What Is The Purpose of Government?

Looking at how countries are formed, the spread of democracy, and a new approach to government.

Hi everyone,

Happy Monday! I spent this weekend sailing around Santa Monica Bay. As always, I’m amazed by the power of nature. We were about 5 miles offshore when we noticed a squall blowing in from the ocean. These are storms that move fast and pass quickly. Within minutes we were in the middle of it; rain lashing sideways and waves crashing into the boat. The event lasted about 10 minutes and the scene afterwards was serene.

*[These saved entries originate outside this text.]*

--- flow/config.mk ---
export PLATFORM = sky130hd
export DESIGN_NAME = read_module
export DESIGN_NICKNAME = read_module
export VERILOG_FILES = /design/flow/design.v
export SDC_FILE = /design/flow/constraint.sdc
export NUM_CORES = 4
export LEC_CHECK = 1
export CORE_UTILIZATION = 50
--- flow/constraint.sdc ---
current_design read_module

set clk_period 8.6
set clk_io_pct 0.2

create_clock -name clk0 -period $clk_period [get_ports {clk}]

set non_clock_inputs [all_inputs -no_clocks]
set_input_delay [expr $clk_period * $clk_io_pct] -clock clk0 $non_clock_inputs
set_output_delay [expr $clk_period * $clk_io_pct] -clock clk0 [all_outputs]
--- flow/design.v ---
module read_module
    #(  parameter DATA_WIDTH = 32,                                                   
        parameter ADDR_WIDTH = 32,                                                   
        parameter KERNEL_ADDR = 32'hB000_0000,                                       
        parameter IMAGE_ADDR = 32'hB000_0024,                                        
        parameter PIXEL_SIZE = 8,                                                    
        parameter KERNEL_SIZE = 9,                                                   
        parameter KERNEL_WIDTH = 12,
        parameter IMAGE_SIZE = 784,   
        parameter TOT_NUM_IMAGES = 4                                                 
    )(
        input logic clk,
        input logic reset,
        output logic [ADDR_WIDTH-1:0] bram_addr,                                     
        input logic [DATA_WIDTH-1:0] bram_data,                                      
        input logic read_kernel,                                                     
        output logic [KERNEL_SIZE-1:0][KERNEL_WIDTH-1:0] kernel,                     
        input logic read_image,                                                      
        output logic [PIXEL_SIZE-1:0] pixel,                                         
        output logic pixel_valid,                                                    
        input logic interrupt);                                                      
        logic [ADDR_WIDTH-1:0] next_bram_addr;                                      
        logic [KERNEL_SIZE-1:0][DATA_WIDTH-1:0] next_kernel;
        logic prev_read_kernel, prev_read_image;                     
        logic [7:0]  kernel_count, next_kernel_count;
        logic [7:0]  image_count, next_image_count;
        logic [9:0]  pixel_count, next_pixel_count;
        logic [1:0]  index_count, next_index_count;
        typedef enum {idle, start_reading_kernel1, start_reading_kernel2, reading_kernel, start_reading_image1, start_reading_image2, reading_image, interruption} state_types;
        state_types state, next_state;                                              
        always_ff @(posedge clk, posedge reset)
            if (reset) begin
                state <= idle;
            end
            else if (interrupt) begin                                                
                state <= interruption;
            end
            else begin
                state <= next_state;
            end
        always_ff @(posedge clk, posedge reset)
            if (reset) begin                                                         
                kernel_count <= 0;
                pixel_count <= 0;
                image_count <= 0;
                index_count <= 0;
            end
            else if (interrupt) begin                                                
                kernel_count <= kernel_count;
                pixel_count <= pixel_count;
                image_count <= image_count;
                index_count <= next_index_count;
            end else begin
                kernel_count <= next_kernel_count;
                pixel_count <= next_pixel_count;
                image_count <= next_image_count;
                index_count <= next_index_count;
            end
               always_ff @(posedge clk, posedge reset)
            if (reset) begin
                prev_read_kernel <= 0;
                prev_read_image <= 0;  
            end
            else begin
                prev_read_kernel <= read_kernel;
                prev_read_image <= read_image; 
            end 
        always_ff @(posedge clk, posedge reset)
            if (reset) begin
                bram_addr <= 0;                                           
                kernel <= 0;
            end
            else if (interrupt) begin                                                
                bram_addr <= bram_addr;                                           
                kernel <= kernel; 
            end else begin
                bram_addr <= next_bram_addr;                                           
                kernel <= next_kernel;
            end
       always_comb begin
            next_bram_addr = bram_addr;
            next_kernel = kernel;
            next_kernel_count = kernel_count;
            next_pixel_count = pixel_count;
            next_image_count = image_count;
            next_index_count = index_count;
            next_state = state;
            unique case (state)
                idle: begin                                                          
                    pixel = 1'b0;                                                    
                    pixel_valid = 1'b0;
                    next_kernel_count = 0;                                           
                    next_pixel_count  = 0;
                    next_image_count  = 0;   
                    if ((read_kernel == 1) && (prev_read_kernel == 0)) begin         
                        next_state = start_reading_kernel1;
                    end else if ((read_image == 1) && (prev_read_image == 0)) begin  
                        next_state = start_reading_image1;
                    end
                end
                start_reading_kernel1: begin                                          
                    pixel = 1'b0;                                                    
                    pixel_valid = 1'b0;
                    next_bram_addr = KERNEL_ADDR;   	                             
                    next_kernel_count = 0;                                           
                    next_pixel_count  = 0;
                    next_image_count  = 0;  
                    next_index_count  = 0;  
                    next_state = start_reading_kernel2;
                end
                start_reading_kernel2: begin                                          
                    pixel = 1'b0;                                                    
                    pixel_valid = 1'b0;
                    next_bram_addr = KERNEL_ADDR + 4;                                    
                    next_kernel_count = 0;                                           
                    next_pixel_count  = 0;
                    next_image_count  = 0;  
                    next_index_count  = 0;  
                    next_state = reading_kernel;
                end
                reading_kernel: begin                                                
                    pixel = 1'b0;                                                    
                    pixel_valid = 1'b0;
                    next_bram_addr = bram_addr + 4;                                  
                    next_kernel[kernel_count] = bram_data[31:20];                    
                    next_kernel[kernel_count+1] = bram_data[15:4];
                    next_kernel_count = kernel_count + 2;                            
                    next_pixel_count  = 0;                                           
                    next_image_count  = 0;    
                    next_index_count  = 0;
                    if (kernel_count == (KERNEL_SIZE - 1)) begin
                        next_state = idle;                                           
                    end else begin
                        next_state = reading_kernel;
                    end
                end
                start_reading_image1: begin                                           
                    pixel = 1'b0;                                                    
                    pixel_valid = 1'b0;
                    next_bram_addr = IMAGE_ADDR;                                     
                    next_kernel_count = 0;                                           
                    next_pixel_count  = 0;
                    next_image_count  = 0;    
                    next_state = start_reading_image2;                               
                end
                start_reading_image2: begin                                           
                    pixel = 1'b0;                                                    
                    pixel_valid = 1'b0;
                    next_bram_addr = IMAGE_ADDR;                                     
                    next_kernel_count = 0;                                           
                    next_pixel_count  = 0;
                    next_image_count  = 0;    
                    next_state = reading_image;                                      
                end
                reading_image: begin                                                 
                    case (index_count) 
                        0: begin pixel = bram_data[31:24];  end
                        1: begin pixel = bram_data[23:16];  end
                        2: begin pixel = bram_data[15:8];  end
                        3: begin pixel = bram_data[7:0];  end
                    endcase
                    pixel_valid = 1'b1;                                              
                    if (index_count == 2) begin
                        next_bram_addr = bram_addr + 4;                              
                    end
                    next_kernel_count = 0;                                           
                    next_index_count = index_count + 1;
                    if (pixel_count == (IMAGE_SIZE -1)) begin                        
                        next_image_count = image_count + 1;                         
                        next_pixel_count = 0;                            
                    end else begin
                        next_pixel_count  = pixel_count + 1;
                    end
                    if (image_count == (TOT_NUM_IMAGES)) begin                       
                        next_state = idle;                                          
                    end else begin
                        next_state = reading_image;
                    end
                end
                interruption: begin                                                  
                    pixel = 0;                                                       
                    pixel_valid = 1'b0;                                              
                    if (!interrupt) begin                                            
                        next_state = reading_image;
                        if (index_count == 3) begin                                  
                            next_bram_addr = bram_addr + 4;
                            next_index_count = index_count;
                        end
                    end else begin
                        next_state = interruption;
                    end
                end
            endcase
        end
endmodule
--- flow/run.sh ---
#!/bin/bash
# OpenROAD 26Q1-2900-gdf79404cd8, Yosys 0.63+post, stock flow scripts
make -C /OpenROAD-flow-scripts/flow DESIGN_CONFIG=/design/flow/config.mk WORK_HOME=/design/flow/orfs finish
==> impl_metrics.json <==
{
  "status": "finished clean",
  "detail_route.wirelength_um": 18300,
  "ys.warnings.count": 1,
  "post_drt_wl_per_cell_um": 17.0,
  "floorplan.die.width_um": 125,
  "finalClockSkew_ns": 0.00657,
  "ctsRootBufferMaster": "sky130_fd_sc_hd__clkbuf_16",
  "layout.cell_area.non_filler_sq_um": 10200,
  "cts_max_path_buffers": 2,
  "syn_avg_cell_area_sq_um": 10.8,
  "postSynthRegisterBits": 175,
  "post_layout_nonfiller_instances": 1076,
  "dp.cells": 1044,
  "drc": 0,
  "synth.top_cells.by_area": "sky130_fd_sc_hd__dfrtp_1, sky130_fd_sc_hd__nor2b_1, sky130_fd_sc_hd__o21ai_0",
  "insertion_delay_ns": 0.42,
  "detail_route.antenna_diodes": 0,
  "relSlewSlack_pct": 39.6,
  "final-max-slew-violation-count": 0,
  "post-synth-top-area-fraction_pct": 57.1,
  "design.portCount": 186,
  "finalPower_mw": 2.17,
  "vias": 5765,
  "grt-ovfl-total": 0,
  "htree_num_levels": 4,
  "critPathArrivalTime_ns": 3.44,
  "yosys.area_share.adder_pct": 2.13,
  "critical_path_required_ns": 6.88,
  "first_pass_grt_wire_length_um": 30200,
  "most_common_cell": "sky130_fd_sc_hd__dfrtp_1",
  "ctsHoldBuffers": 0,
  "asr_flop_ratio_synth_pct": 100,
  "fp_util_pct": 51.9,
  "total_area_of_multi_input_combinational_cells_sq_um": 3040,
  "muxShareOfSynthArea_pct": 4.33,
  "layout.core_utilization_pct": 69.2,
  "tritoncts_clock_tree": "done",
  "finalHoldViolations": 0,
  "maximum_operating_frequency_mhz": 194,
  "yosys-stat-area_sq_um": 7620,
  "postSynth.topFlopCell": "sky130_fd_sc_hd__dfrtp_1",
  "grt_setup_unrepaired": "false",
  "grt_util_all_layers_pct": 25.5,
  "synth-cells-yosys": 705,
  "cts_resized": 0,
  "numCtsBuffers": 17,
  "timing.hold.worst.class": "flop to flop",
  "fillers": 1067,
  "routed_via_density": 5.36,
  "drive_gt1_share_pct": 8.07,
  "final-seq-area_sq_um": 4380,
  "globalplace.congestion": 0.878,
  "static-leakage-power_nw": 4.54,
  "number_of_global_route_vias_before_repair": 5577,
  "cts.sink_count": 175,
  "die_height_um": 125,
  "warnings": 32,
  "area_delta_synth_final_pct": 33.3,
  "post-cts-setup-buffers": 0,
  "chip_footprint_sq_um": 15700,
  "setup.worst_path.start_class": "primary input",
  "synth-xor-area-share_pct": 3.91,
  "irDropWorstVdd_mv": 0.149,
  "setup_viol": 0,
  "logic_family_by_area": "simple AND/OR/NAND/NOR gates",
  "timing.setup.tns_ns": 0,
  "cts.clk_slew.worst_paths_ns": 0.06,
  "min_period_ns": 5.16,
  "core_sq_um": 14700,
  "power_density_nw_per_um2": 213,
  "synthTopCellsByCount": "sky130_fd_sc_hd__dfrtp_1, sky130_fd_sc_hd__nor2_1, sky130_fd_sc_hd__nand2_1",
  "critPathKind": "primary input to output port",
  "grt_start_max_net_pins": 71,
  "worst_pin_slew_ns": 0.903,
  "detailedRoute.firstIterationViolations": 374,
  "worstSetupEndpointType": "output port",
  "placement_rows": 44,
  "hpwl_um": 12800,
  "initial_antenna_violation_count": 0,
  "placement.cell_area_sq_um": 9580,
  "syn_inst": 705,
  "max_cap_viol_count": 0,
  "synth-edff-count": 0,
  "mappedNetlistArea_sq_um": 7620,
  "pnr_worst_setup_slack_ns": 3.44,
  "final.period_utilization_pct": 60.0,
  "netlist_cell_types": 49,
  "synthDominantAreaCellType": "sky130_fd_sc_hd__dfrtp_1",
  "ys_seq_share_pct": 57.4,
  "first_pass_iters": 27,
  "yosys.area_share.simple_pct": 22.7,
  "place_ws_ns": 3.37,
  "ys_sh_aoi_pct": 6.50,
  "placement.io_buffers": 183,
  "cp_max_fo": 1,
  "worst_hold_slack_ns": 0.482,
  "drtAntennaViolNets": 0
}
metal layers:
metal	vias to the layer above	global-route usage [%]	share of wire, %
met3	6	5.63	7.3
met1	2804	42.4	46
met2	190	38.4	46
li1	2765	-	-
met4	0	1.58	0.54
met5	-	0	0
report_power, final:
part	switching, mW	internal, mW	leakage, nW	total [mW]
logic	0.166	0.258	1.89	0.424
registers	0.0721	0.919	2.37	0.991
clock network	0.329	0.422	0.277	0.751
total	0.567	1.60	4.54	2.17
worst paths after layout:
check | start | endpoint | slack (ns) | depth (start not counted)
max in group asynchronous | reset | kernel[64]$_DFFE_PP0P_ | 5.03 | 4
min in group asynchronous | reset | kernel[29]$_DFFE_PP0P_ | 1.79 | 2
worst max-delay path | bram_data[3] | pixel[3] | 3.44 | 6
worst max register to register | kernel_count[3]$_DFFE_PP0P_ | kernel[10]$_DFFE_PP0P_ | 5.30 | 9
worst min-delay path | kernel[41]$_DFFE_PP0P_ | kernel[41]$_DFFE_PP0P_ | 0.48 | 2
worst min register to register | kernel[41]$_DFFE_PP0P_ | kernel[41]$_DFFE_PP0P_ | 0.48 | 2
cells in the final DEF, fill, tap and decap left out, types with 5 or more instances in the layout:
cell / Yosys / layout
sky130_fd_sc_hd__a21oi_1: 14 / 14
sky130_fd_sc_hd__a222oi_1: 8 / 8
sky130_fd_sc_hd__and2_1: 29 / 29
sky130_fd_sc_hd__and3_1: 7 / 7
sky130_fd_sc_hd__and4_1: 6 / 6
sky130_fd_sc_hd__buf_4: 3 / 6
sky130_fd_sc_hd__clkbuf_16: 0 / 17
sky130_fd_sc_hd__clkdlybuf4s50_1: 0 / 183
sky130_fd_sc_hd__dfrtp_1: 174 / 174
sky130_fd_sc_hd__ha_1: 13 / 13
sky130_fd_sc_hd__inv_1: 14 / 13
sky130_fd_sc_hd__mux2_2: 16 / 16
sky130_fd_sc_hd__mux2_4: 10 / 10
sky130_fd_sc_hd__nand2_1: 58 / 58
sky130_fd_sc_hd__nand2b_1: 16 / 16
sky130_fd_sc_hd__nand3_1: 29 / 29
sky130_fd_sc_hd__nand4_1: 16 / 16
sky130_fd_sc_hd__nor2_1: 63 / 63
sky130_fd_sc_hd__nor2b_1: 47 / 47
sky130_fd_sc_hd__nor3_1: 17 / 17
sky130_fd_sc_hd__nor4_1: 12 / 12
sky130_fd_sc_hd__o21ai_0: 51 / 51
sky130_fd_sc_hd__or3_1: 5 / 5
sky130_fd_sc_hd__xnor2_1: 19 / 19
sky130_fd_sc_hd__xor2_1: 15 / 15
kinds of logic (layout without fill, tap and decap cells):
| logic type | after synthesis | count (layout) |
|---|---|---|
| AND-OR/OR-AND | 84 | 84 |
| XOR/XNOR | 34 | 34 |
| adder cells (fa/ha/maj) | 13 | 13 |
| buffers and inverters | 50 | 235 |
| flip-flops | 175 | 175 |
| multiplexers | 26 | 26 |
| other | 2 | 4 |
| AND/OR/NAND/NOR | 321 | 321 |
worst max-delay path, stage by stage:
cell and delay (ns):
sky130_fd_sc_hd__clkdlybuf4s50_1 0.40, sky130_fd_sc_hd__a222oi_1 0.56, sky130_fd_sc_hd__nor2_1 0.10, sky130_fd_sc_hd__a21oi_1 0.14, sky130_fd_sc_hd__nor2_1 0.05, sky130_fd_sc_hd__clkdlybuf4s50_1 0.47
registers in the layout (all words and copies together), names as in the netlist:
signal,cells
bram_addr,30
image_count,8
index_count,2
kernel,108
kernel_count,7
pixel_count,10
prev_read_image,1
prev_read_kernel,1
state,8
area by class of cell:
class | instances | area share [%]
clock inverter | 12 | 1.26
tap | 184 | 2.26
clock buffer | 20 | 4.49
timing repair buffer | 189 | 18.5
inverter | 14 | 0.566
multi-input combinational | 482 | 29.9
sequential | 175 | 43.1
Power is estimated from default activity; no workload was simulated.
==> /design/flow/design.v <==
`timescale 1ns / 1ps
module CSR_HW_8(RST, INT_TAKEN, ADDR, WR_EN, PC_ADDR, WD, CLK, CSR_MIE, CSR_MEPC, CSR_MTVEC, RD);
    input RST;
    input INT_TAKEN;
    input [11:0] ADDR;
    input WR_EN;
    input [31:0] PC_ADDR, WD;
    input CLK;
    output logic CSR_MIE;
    output logic [31:0] CSR_MEPC, CSR_MTVEC, RD;
    logic [31:0]CSR[0:2];
    always_ff @ (posedge CLK) begin  
        if (RST)  
            begin 
                CSR[0] <= 1'b0;
                CSR[1] <= 1'b0;
                CSR[2] <= 1'b0;
            end
       else
        if (WR_EN) begin 
            case(ADDR)
                12'h305: begin  
                CSR[1] <= WD; 
                end
                12'h341: begin  
                CSR[0] <= PC_ADDR;
                end
                12'h304: begin  
                CSR[2][0] <= WD[0];
                end
                default:
                CSR[2] <= 1'b0;
            endcase
        end
        if (INT_TAKEN) begin  
            CSR[0] <= PC_ADDR;
            CSR[2][0] <= 1'b0;
        end
     end
   always_comb begin  
        CSR_MIE = CSR[2][0];
        CSR_MEPC = CSR[0];
        CSR_MTVEC = CSR[1];
        RD = 0;  
        case (ADDR)  
            12'h00000305: begin  
            RD = CSR[1]; end
            12'h00000341: begin  
            RD = CSR[0]; end
            12'h00000304: begin  
            RD = CSR[2][0]; end
            default: begin  
            RD = 1'b0; end
        endcase
    end
endmodule
==> /design/flow/run.sh <==
#!/bin/bash
# OpenROAD 26Q1-2900-gdf79404cd8, Yosys 0.63+post, stock flow scripts
make -C /OpenROAD-flow-scripts/flow DESIGN_CONFIG=/design/flow/config.mk WORK_HOME=/design/flow/orfs finish
==> /design/flow/config.mk <==
export PLATFORM = sky130hd
export DESIGN_NAME = CSR_HW_8
export DESIGN_NICKNAME = CSR_HW_8
export VERILOG_FILES = /design/flow/design.v
export SDC_FILE = /design/flow/constraint.sdc
export NUM_CORES = 4
export LEC_CHECK = 1
export CORE_UTILIZATION = 50
==> /design/flow/constraint.sdc <==
current_design CSR_HW_8

set clk_period 14.1
set clk_io_pct 0.2

create_clock -name clk0 -period $clk_period [get_ports {CLK}]

set non_clock_inputs [all_inputs -no_clocks]
set_input_delay [expr $clk_period * $clk_io_pct] -clock clk0 $non_clock_inputs
set_output_delay [expr $clk_period * $clk_io_pct] -clock clk0 [all_outputs]
==> deck_impl_summary.md <==
Flow Results at a Glance

Setup path
  – Cell Chain, Critical Path: clkdlybuf4s50_1 -> nor4_4 -> nand4b_2 -> nor2_2 -> buf_4 -> a22o_1 -> clkdlybuf4s50_1
  – Critical path required time: 11.28 ns
  – CP startpoint kind: primary input
  – Crit Path Class: primary input to primary output
  – Slowest CP cell: nor2_2
  – Crit-path max cell delay: 0.54 ns
  – Crit end category: primary output
  – Critical path's top delay family: buffers and inverters
  – Worst EP arrival: 5.51 ns
  – Most used cell, CP: clkdlybuf4s50_1
  – Critical path fanouts, max: 19
  – CP Buf/Inv Count: 3

Global routing
  – Gr busiest metal: met2
  – Met2 usage in global routing: 0.485
  – Initial antenna violation count: 0
  – Vias in the first global route: 2,704
  – Grt ovf: 0
  – Met1 Use GR: 0.474
  – First-pass GRT wire length: 13,800 um
  – Met3 Use GR: 0.122
  – Total track usage: 0.319
  – Largest net degree at the start of global routing: 36

Final timing
  – Fmax: 0.120 GHz
  – Worst rel slew slack: 0.423
  – Final setup fails: 0
  – Clk_skew: 0 ns
  – Fin crit period: 8.33 ns
  – Hold_ws: 0.475 ns
  – RSZ-0062 raised after global routing: no
  – Post-layout period usage: 0.591
  – Final Hold Viols: 0
  – Max-slew violation count: 0
  – Setup_tns: 0 ns
  – Worst Tran Pin Value: 0.864 ns

Logic synthesis
  – Distinct lib cells used: 27
  – Synth flops: 65
  – Synth top cells by count: nand2_1, dfxtp_1, a21oi_1, and2_1, edfxtp_1
  – Top cells by area: edfxtp_1, dfxtp_1, nand2_1
  – Share of the yosys chip area belonging to registers: 0.569
  – Async S/R FF share, synth: 0
  – Cell count after synthesis: 266
  – Cell with the most instances after synthesis: nand2_1
  – Number of synthesized flops with an enable pin: 32
  – YS chip area: 0.00285 mm2
  – Mapped cell area: 0.00285 mm2
  – Leading area contributor after synthesis: edfxtp_1
  – Mapped Avg Cell Area: 10.7 um2
  – Dominant register cell: dfxtp_1
  – Dominant cell area share: 0.337
  – Syn. warnings: 2
  – Yosys Instances: 266

Pwr
  – Gate power share: 0.116
  – Pwr Density: 90.5 mW/mm2
  – VDD IR max: 0.0896 mV
  – Sw power: 0.0863 mW
  – Sw frac: 0.197
  – P_int: 0.351 mW
  – Clock share of power: 0.394
  – Sequential power share: 0.490
  – Leakage power: 1.71 nW
  – Overall power: 0.438 mW

Route
  – Drt first pass iters: 4
  – # DRC: 0
  – Vias per Instance: 5.27
  – Vias: 2,718
  – Ant diodes: 0
  – Wire per inst: 17.2 um
  – Post-route ant nets: 0
  – DRT Wirelength: 8900 um
  – Initial DRC count: 168

Final layout
  – Design area: 0.00483 mm2
  – Largest register by flop count: CSR
  – Area Growth Syn to Fin: 69.6%
  – Final core utilization: 0.878
  – Largest register FFs: 65
  – Regs by FF count: CSR x65
  – Layout cells sized above 1: 0.115

Clock tree
  – CTS tree: yes
  – CTS resizes: 0
  – Cts hold-fix bufs: 0
  – Late-Pin Clk Latency: 0.32 ns
  – Worst-case clock buffer depth: 2
  – CTS sink count: 65
  – CTS clk-pin slew, worst paths: 0.07 ns
  – Root Buffer: clkbuf_8
  – CTS Buf Count: 9
  – Setup bufs post-CTS: 0
  – H-tree lvl count: 3

Job
  – Max-cap check violation count: 0
  – OpenROAD warnings: 26

Placed design
  – I/O Buffers: 176
  – Hpwl dp: 6010 um
  – Placed cell area: 0.00461 mm2
  – GPL Wtd Cong: 0.822

Worst hold path
  – Hold Path Class: flop to flop

Floorplan
  – FP Util: 0.518
  – Rows: 27
  – # IOs: 177
  – Core area: 0.00551 mm2
  – Chip height: 77.5 um
  – Die Size: 0.00601 mm2
  – Die X: 77.5 um

Outcome
  – Outcome: finished, final reports clean
[tightest hold or removal path, stage by stage, from the launching register on]
cell and delay (ns):
dfxtp_1 0.33, nand2_1 0.06, a21oi_1 0.05
[stage by stage]
stage | cells | worst slack [ns]
floorplan | 266 | 7.45
CTS | 516 | 5.80
finish | 516 | 5.77
detailed placement | 500 | 5.87
global placement | 500 | 5.93
global route | 516 | 5.68
[layer usage]
| layer | part of all wire | vias up |
|---|---|---|
| li1 | - | 1281 |
| met1 | 0.41 | 1264 |
| met2 | 0.47 | 162 |
| met3 | 0.11 | 11 |
| met4 | 0.012 | 0 |
| met5 | 0 | - |
[placed cells by master, fill, tap and decap left out, types with 2 or more instances in the layout]
master	instances
and4b_1	2
a22o_2	24
clkinv_2	2
dfxtp_1	33
nand2b_1	3
clkdlybuf4s50_1	176
nand2_1	65
clkbuf_8	10
a21oi_1	32
and2_1	32
a22o_1	7
edfxtp_1	32
nand4b_1	3
bufinv_16	2
buf_4	6
[logic make-up after synthesis]
group | Yosys count | share of synthesized area
AOI/OAI and AO/OA | 67 | 0.173
buffers and inverters | 20 | 0.0465
DFF | 65 | 0.569
muxes | 1 | 0.00351
and+or+nand+nor | 113 | 0.208
[path summary, 6_finish.rpt]
check	from	end	slack [ns]	depth (start not counted)
setup / recovery	ADDR[4]	RD[10]	5.77	7
setup reg to reg	CSR[2][0]$_SDFFE_PP0P_	CSR[2][0]$_SDFFE_PP0P_	13.29	3
hold / removal	CSR[1][30]$_SDFFE_PP0P_	CSR[1][30]$_SDFFE_PP0P_	0.47	2
hold reg to reg	CSR[1][30]$_SDFFE_PP0P_	CSR[1][30]$_SDFFE_PP0P_	0.47	2
[final cells by class]
class	instances	area (um2)
Tap cell	72	90.1
Clock inverter	5	78.8
Timing Repair Buffer	182	1810
Sequential cell	65	1620
Clock buffer	11	141
Multi-Input combinational cell	181	1100
Fill cell	263	672
[power by group through the flow]
stage	sequential (mW)	combinational [mW]	clock, mW
4_1_cts	0.214	0.0507	0.174
5_1_grt	0.216	0.0539	0.182
6_report	0.214	0.0506	0.173
No activity file was given, so power comes from the tool's default toggle rates.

Being out on the water is a good reminder of how a little preparation can go a long way. We had checked the weather and knew there was a chance of rough conditions, so we took precautions to adjust our equipment. When the storm hit us we were able to ride it out and enjoy the experience. Afterwards, everything seemed just a little bit brighter. There’s a lesson in there somewhere.


This week, I’m continuing my deep dive into the possibility of new governments. My biggest takeaway from the research has been adjusting to the fact that most of the things we take for granted as permanent are actually recent developments. I like to call this effect the Magnifying Glass — situations that seem immovable from up close, but resolve themselves once you look at the broader trend shaping it. Taking a step back to see the big picture is important and helps to provide context. If you have an example of the Magnifying Glass effect in your life, I’d love to hear about it. You can respond by replying directly to this email.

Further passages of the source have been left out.